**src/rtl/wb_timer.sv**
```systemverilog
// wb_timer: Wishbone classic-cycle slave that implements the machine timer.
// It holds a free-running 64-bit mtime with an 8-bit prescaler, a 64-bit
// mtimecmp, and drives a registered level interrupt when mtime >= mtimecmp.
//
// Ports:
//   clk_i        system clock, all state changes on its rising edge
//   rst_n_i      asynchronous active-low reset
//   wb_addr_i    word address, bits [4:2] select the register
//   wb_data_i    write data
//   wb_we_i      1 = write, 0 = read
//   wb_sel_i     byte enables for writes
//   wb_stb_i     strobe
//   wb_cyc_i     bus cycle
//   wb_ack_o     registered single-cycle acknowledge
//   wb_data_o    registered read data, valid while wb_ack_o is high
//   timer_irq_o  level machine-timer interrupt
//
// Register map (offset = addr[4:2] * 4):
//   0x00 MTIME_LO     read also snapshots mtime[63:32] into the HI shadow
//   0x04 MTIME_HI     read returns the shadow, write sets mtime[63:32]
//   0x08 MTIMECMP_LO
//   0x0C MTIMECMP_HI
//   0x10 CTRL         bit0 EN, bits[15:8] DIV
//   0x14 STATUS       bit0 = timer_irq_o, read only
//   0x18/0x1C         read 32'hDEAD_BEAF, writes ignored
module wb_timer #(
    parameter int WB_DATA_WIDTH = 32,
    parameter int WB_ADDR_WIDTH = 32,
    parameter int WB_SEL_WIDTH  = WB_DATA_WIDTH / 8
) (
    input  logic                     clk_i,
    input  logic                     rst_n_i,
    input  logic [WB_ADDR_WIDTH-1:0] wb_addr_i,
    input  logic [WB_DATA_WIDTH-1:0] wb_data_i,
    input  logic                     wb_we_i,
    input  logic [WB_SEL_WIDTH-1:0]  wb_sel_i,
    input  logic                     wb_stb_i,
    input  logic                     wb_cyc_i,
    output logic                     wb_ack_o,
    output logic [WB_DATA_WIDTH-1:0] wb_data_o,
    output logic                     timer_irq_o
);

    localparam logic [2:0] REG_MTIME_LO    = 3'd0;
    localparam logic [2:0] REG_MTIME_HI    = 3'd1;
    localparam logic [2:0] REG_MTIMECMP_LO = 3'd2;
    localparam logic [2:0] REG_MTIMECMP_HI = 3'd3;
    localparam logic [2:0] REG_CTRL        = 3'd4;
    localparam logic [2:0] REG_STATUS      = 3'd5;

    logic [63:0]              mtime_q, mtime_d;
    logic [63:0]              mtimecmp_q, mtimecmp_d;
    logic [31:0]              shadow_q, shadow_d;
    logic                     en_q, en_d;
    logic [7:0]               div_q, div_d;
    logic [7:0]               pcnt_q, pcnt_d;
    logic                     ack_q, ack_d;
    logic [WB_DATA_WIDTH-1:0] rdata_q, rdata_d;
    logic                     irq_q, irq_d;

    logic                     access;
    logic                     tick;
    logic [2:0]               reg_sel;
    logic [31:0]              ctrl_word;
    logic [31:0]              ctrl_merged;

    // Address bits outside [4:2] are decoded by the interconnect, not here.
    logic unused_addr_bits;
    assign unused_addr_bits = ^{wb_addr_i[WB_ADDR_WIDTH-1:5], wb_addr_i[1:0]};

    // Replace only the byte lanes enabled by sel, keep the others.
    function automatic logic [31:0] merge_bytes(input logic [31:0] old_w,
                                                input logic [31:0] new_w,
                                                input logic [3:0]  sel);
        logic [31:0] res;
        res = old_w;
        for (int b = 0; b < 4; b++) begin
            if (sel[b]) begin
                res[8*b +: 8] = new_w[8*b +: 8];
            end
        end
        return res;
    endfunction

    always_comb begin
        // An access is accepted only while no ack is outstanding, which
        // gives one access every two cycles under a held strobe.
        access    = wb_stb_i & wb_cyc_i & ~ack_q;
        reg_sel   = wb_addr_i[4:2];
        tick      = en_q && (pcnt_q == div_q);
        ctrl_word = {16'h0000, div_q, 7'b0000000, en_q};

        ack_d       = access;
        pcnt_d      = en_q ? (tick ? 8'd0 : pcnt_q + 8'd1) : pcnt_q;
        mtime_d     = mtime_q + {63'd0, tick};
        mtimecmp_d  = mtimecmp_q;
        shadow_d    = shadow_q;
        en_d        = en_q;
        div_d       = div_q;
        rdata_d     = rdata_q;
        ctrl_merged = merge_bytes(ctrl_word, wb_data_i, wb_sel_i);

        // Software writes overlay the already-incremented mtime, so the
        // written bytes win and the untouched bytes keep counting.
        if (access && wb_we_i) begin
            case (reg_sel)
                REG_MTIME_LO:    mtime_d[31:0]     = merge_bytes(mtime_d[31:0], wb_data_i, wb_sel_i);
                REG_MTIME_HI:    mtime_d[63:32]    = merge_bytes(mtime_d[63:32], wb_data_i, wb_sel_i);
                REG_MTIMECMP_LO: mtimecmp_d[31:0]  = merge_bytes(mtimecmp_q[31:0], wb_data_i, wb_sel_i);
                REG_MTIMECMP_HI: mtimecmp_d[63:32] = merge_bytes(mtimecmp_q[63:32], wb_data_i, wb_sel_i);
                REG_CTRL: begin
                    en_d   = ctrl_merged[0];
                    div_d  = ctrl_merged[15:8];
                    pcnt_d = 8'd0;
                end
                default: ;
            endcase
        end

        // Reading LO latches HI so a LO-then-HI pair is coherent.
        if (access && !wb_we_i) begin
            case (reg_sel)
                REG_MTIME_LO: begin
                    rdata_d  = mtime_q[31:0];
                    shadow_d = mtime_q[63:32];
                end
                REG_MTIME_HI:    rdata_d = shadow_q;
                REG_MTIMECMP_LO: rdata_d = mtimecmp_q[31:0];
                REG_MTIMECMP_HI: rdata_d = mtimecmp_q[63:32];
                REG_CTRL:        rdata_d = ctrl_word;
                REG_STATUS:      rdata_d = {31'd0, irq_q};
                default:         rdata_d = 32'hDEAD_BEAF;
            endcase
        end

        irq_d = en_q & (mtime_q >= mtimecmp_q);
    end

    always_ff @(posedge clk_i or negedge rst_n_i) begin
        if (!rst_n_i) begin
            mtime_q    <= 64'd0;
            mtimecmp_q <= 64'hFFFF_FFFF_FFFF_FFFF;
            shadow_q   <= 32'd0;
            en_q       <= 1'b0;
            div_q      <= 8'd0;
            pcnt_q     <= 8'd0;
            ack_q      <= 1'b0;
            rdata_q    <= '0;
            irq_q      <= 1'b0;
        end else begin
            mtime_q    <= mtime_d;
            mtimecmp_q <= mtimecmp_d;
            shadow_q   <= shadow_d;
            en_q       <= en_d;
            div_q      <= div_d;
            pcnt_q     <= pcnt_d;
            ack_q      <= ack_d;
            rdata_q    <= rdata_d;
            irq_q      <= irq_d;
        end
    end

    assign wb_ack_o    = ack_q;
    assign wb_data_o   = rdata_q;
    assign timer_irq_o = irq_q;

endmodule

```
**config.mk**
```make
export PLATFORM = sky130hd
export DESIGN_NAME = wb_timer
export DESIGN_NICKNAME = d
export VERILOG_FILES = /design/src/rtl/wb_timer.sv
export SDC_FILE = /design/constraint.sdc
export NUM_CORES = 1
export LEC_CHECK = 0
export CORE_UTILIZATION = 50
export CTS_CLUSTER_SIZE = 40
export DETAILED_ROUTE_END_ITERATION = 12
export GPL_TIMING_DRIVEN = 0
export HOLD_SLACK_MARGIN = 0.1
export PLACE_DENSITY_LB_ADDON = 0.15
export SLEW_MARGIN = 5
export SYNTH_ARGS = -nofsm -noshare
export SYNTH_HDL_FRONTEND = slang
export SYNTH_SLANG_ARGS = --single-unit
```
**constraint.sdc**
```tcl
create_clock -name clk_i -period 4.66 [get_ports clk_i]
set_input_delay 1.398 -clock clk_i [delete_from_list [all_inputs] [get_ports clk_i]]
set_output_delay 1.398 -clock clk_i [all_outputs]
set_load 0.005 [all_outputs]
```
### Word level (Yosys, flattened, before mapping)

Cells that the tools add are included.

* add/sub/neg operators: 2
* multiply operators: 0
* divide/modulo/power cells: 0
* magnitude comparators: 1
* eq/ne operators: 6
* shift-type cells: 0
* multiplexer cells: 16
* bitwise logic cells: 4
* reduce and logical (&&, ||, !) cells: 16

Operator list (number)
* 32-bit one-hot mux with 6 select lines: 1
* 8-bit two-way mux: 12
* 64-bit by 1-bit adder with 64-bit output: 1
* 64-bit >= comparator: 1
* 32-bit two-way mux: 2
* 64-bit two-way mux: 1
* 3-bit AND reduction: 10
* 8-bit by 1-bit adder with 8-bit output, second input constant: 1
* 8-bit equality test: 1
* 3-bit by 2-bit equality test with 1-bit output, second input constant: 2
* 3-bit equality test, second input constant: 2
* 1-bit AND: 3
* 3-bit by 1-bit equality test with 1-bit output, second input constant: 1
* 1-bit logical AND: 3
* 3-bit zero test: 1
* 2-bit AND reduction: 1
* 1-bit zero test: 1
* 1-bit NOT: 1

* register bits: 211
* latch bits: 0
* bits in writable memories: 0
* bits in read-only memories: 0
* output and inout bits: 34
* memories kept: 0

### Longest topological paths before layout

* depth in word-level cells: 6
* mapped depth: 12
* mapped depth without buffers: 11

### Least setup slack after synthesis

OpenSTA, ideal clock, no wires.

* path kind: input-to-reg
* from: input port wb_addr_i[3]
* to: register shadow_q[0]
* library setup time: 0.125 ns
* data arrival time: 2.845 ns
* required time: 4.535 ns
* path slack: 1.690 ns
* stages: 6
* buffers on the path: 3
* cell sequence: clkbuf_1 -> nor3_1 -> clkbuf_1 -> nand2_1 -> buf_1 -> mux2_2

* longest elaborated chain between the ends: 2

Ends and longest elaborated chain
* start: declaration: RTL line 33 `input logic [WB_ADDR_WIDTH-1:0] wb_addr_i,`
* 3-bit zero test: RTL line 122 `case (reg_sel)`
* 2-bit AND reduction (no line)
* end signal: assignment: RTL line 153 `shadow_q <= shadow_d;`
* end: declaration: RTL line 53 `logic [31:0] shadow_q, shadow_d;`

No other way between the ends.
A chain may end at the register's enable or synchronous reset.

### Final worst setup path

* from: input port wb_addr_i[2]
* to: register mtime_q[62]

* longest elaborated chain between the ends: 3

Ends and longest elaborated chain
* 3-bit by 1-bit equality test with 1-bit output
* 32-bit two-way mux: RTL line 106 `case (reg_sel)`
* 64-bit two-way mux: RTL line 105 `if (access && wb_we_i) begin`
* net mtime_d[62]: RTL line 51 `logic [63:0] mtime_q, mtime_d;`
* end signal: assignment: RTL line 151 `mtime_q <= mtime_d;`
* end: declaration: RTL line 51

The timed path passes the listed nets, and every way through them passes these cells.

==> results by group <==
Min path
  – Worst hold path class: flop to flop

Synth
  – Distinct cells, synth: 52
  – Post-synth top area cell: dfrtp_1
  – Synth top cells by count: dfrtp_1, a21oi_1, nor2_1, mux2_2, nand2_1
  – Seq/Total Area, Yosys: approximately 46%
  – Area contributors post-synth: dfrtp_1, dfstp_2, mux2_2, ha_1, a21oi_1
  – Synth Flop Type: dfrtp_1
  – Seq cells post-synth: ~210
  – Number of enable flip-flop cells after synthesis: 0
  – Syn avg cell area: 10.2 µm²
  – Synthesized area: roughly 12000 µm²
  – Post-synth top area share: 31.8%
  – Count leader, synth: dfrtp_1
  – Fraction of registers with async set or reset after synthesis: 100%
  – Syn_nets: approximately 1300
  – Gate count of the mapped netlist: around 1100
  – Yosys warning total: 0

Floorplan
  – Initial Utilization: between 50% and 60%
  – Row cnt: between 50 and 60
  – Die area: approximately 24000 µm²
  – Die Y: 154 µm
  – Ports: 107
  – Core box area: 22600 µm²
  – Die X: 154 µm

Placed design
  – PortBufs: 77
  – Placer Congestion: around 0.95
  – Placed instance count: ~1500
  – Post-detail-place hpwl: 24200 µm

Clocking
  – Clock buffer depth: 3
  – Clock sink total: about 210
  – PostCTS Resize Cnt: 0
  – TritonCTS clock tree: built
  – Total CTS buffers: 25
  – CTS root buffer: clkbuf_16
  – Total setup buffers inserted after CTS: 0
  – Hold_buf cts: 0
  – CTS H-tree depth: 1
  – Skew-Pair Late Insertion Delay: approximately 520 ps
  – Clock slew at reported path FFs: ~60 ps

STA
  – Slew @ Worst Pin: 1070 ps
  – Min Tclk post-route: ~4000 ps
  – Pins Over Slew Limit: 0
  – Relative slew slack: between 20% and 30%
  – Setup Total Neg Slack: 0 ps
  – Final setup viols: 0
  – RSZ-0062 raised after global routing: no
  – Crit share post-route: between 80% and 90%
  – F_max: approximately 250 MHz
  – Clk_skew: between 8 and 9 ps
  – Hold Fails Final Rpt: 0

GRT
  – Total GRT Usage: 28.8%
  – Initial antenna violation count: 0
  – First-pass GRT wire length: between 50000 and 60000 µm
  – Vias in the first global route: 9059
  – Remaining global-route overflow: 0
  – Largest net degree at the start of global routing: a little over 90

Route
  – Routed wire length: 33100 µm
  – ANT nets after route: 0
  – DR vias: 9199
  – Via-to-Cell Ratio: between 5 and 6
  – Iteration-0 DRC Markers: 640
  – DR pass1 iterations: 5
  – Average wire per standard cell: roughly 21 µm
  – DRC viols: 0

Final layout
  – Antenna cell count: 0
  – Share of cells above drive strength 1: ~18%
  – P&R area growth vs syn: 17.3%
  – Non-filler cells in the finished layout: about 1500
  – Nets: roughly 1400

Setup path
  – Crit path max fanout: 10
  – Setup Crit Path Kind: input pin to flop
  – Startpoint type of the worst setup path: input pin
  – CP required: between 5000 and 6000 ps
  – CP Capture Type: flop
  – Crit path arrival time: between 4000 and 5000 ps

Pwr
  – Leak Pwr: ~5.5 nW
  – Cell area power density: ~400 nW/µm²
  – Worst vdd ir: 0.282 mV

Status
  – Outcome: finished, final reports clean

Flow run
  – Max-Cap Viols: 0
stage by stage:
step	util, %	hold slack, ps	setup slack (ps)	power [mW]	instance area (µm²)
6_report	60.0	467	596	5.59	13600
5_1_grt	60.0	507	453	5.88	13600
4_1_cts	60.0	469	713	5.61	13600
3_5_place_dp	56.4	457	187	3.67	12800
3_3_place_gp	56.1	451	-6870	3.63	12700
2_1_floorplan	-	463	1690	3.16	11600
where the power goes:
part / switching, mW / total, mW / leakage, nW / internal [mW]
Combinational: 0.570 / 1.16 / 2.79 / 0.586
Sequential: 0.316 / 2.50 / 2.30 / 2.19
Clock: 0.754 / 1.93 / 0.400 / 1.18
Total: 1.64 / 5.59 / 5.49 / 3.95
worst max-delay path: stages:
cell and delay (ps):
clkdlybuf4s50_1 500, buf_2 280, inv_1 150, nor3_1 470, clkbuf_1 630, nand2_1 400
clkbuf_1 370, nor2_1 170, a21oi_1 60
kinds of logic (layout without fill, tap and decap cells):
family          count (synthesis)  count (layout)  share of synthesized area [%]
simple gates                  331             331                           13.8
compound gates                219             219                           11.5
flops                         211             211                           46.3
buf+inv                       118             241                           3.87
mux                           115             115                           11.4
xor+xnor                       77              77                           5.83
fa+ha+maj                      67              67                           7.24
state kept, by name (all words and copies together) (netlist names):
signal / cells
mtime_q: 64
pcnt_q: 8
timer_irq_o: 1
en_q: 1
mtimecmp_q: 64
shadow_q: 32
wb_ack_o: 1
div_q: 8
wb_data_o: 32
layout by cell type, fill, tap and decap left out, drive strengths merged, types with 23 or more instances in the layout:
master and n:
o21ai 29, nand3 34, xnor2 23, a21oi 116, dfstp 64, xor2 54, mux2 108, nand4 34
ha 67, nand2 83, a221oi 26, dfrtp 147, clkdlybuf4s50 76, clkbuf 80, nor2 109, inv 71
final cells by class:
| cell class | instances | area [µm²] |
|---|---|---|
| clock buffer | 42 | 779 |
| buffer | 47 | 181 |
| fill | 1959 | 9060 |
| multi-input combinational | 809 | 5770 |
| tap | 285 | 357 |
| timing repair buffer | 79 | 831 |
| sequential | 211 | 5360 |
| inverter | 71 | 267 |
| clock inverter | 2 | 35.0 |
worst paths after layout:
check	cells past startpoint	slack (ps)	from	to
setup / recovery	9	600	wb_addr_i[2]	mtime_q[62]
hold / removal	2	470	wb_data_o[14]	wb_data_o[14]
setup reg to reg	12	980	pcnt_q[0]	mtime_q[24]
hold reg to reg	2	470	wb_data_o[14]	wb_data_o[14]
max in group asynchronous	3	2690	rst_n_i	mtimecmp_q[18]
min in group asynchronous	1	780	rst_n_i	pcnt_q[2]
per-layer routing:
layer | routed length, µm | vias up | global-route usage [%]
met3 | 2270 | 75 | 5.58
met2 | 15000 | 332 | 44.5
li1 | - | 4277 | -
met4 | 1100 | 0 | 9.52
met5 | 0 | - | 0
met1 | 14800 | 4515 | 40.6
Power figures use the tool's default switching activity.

-------

*PROBLEM REQUIREMENTS*: Please copy the lines in the records above between the one holding "The timed path" and the one holding "after synthesis: 100%", inclusive, exactly and with no other line.

*SOLVED PROBLEM*:
The timed path passes the listed nets, and every way through them passes these cells.

==> results by group <==
Min path
  – Worst hold path class: flop to flop

Synth
  – Distinct cells, synth: 52
  – Post-synth top area cell: dfrtp_1
  – Synth top cells by count: dfrtp_1, a21oi_1, nor2_1, mux2_2, nand2_1
  – Seq/Total Area, Yosys: approximately 46%
  – Area contributors post-synth: dfrtp_1, dfstp_2, mux2_2, ha_1, a21oi_1
  – Synth Flop Type: dfrtp_1
  – Seq cells post-synth: ~210
  – Number of enable flip-flop cells after synthesis: 0
  – Syn avg cell area: 10.2 µm²
  – Synthesized area: roughly 12000 µm²
  – Post-synth top area share: 31.8%
  – Count leader, synth: dfrtp_1
  – Fraction of registers with async set or reset after synthesis: 100%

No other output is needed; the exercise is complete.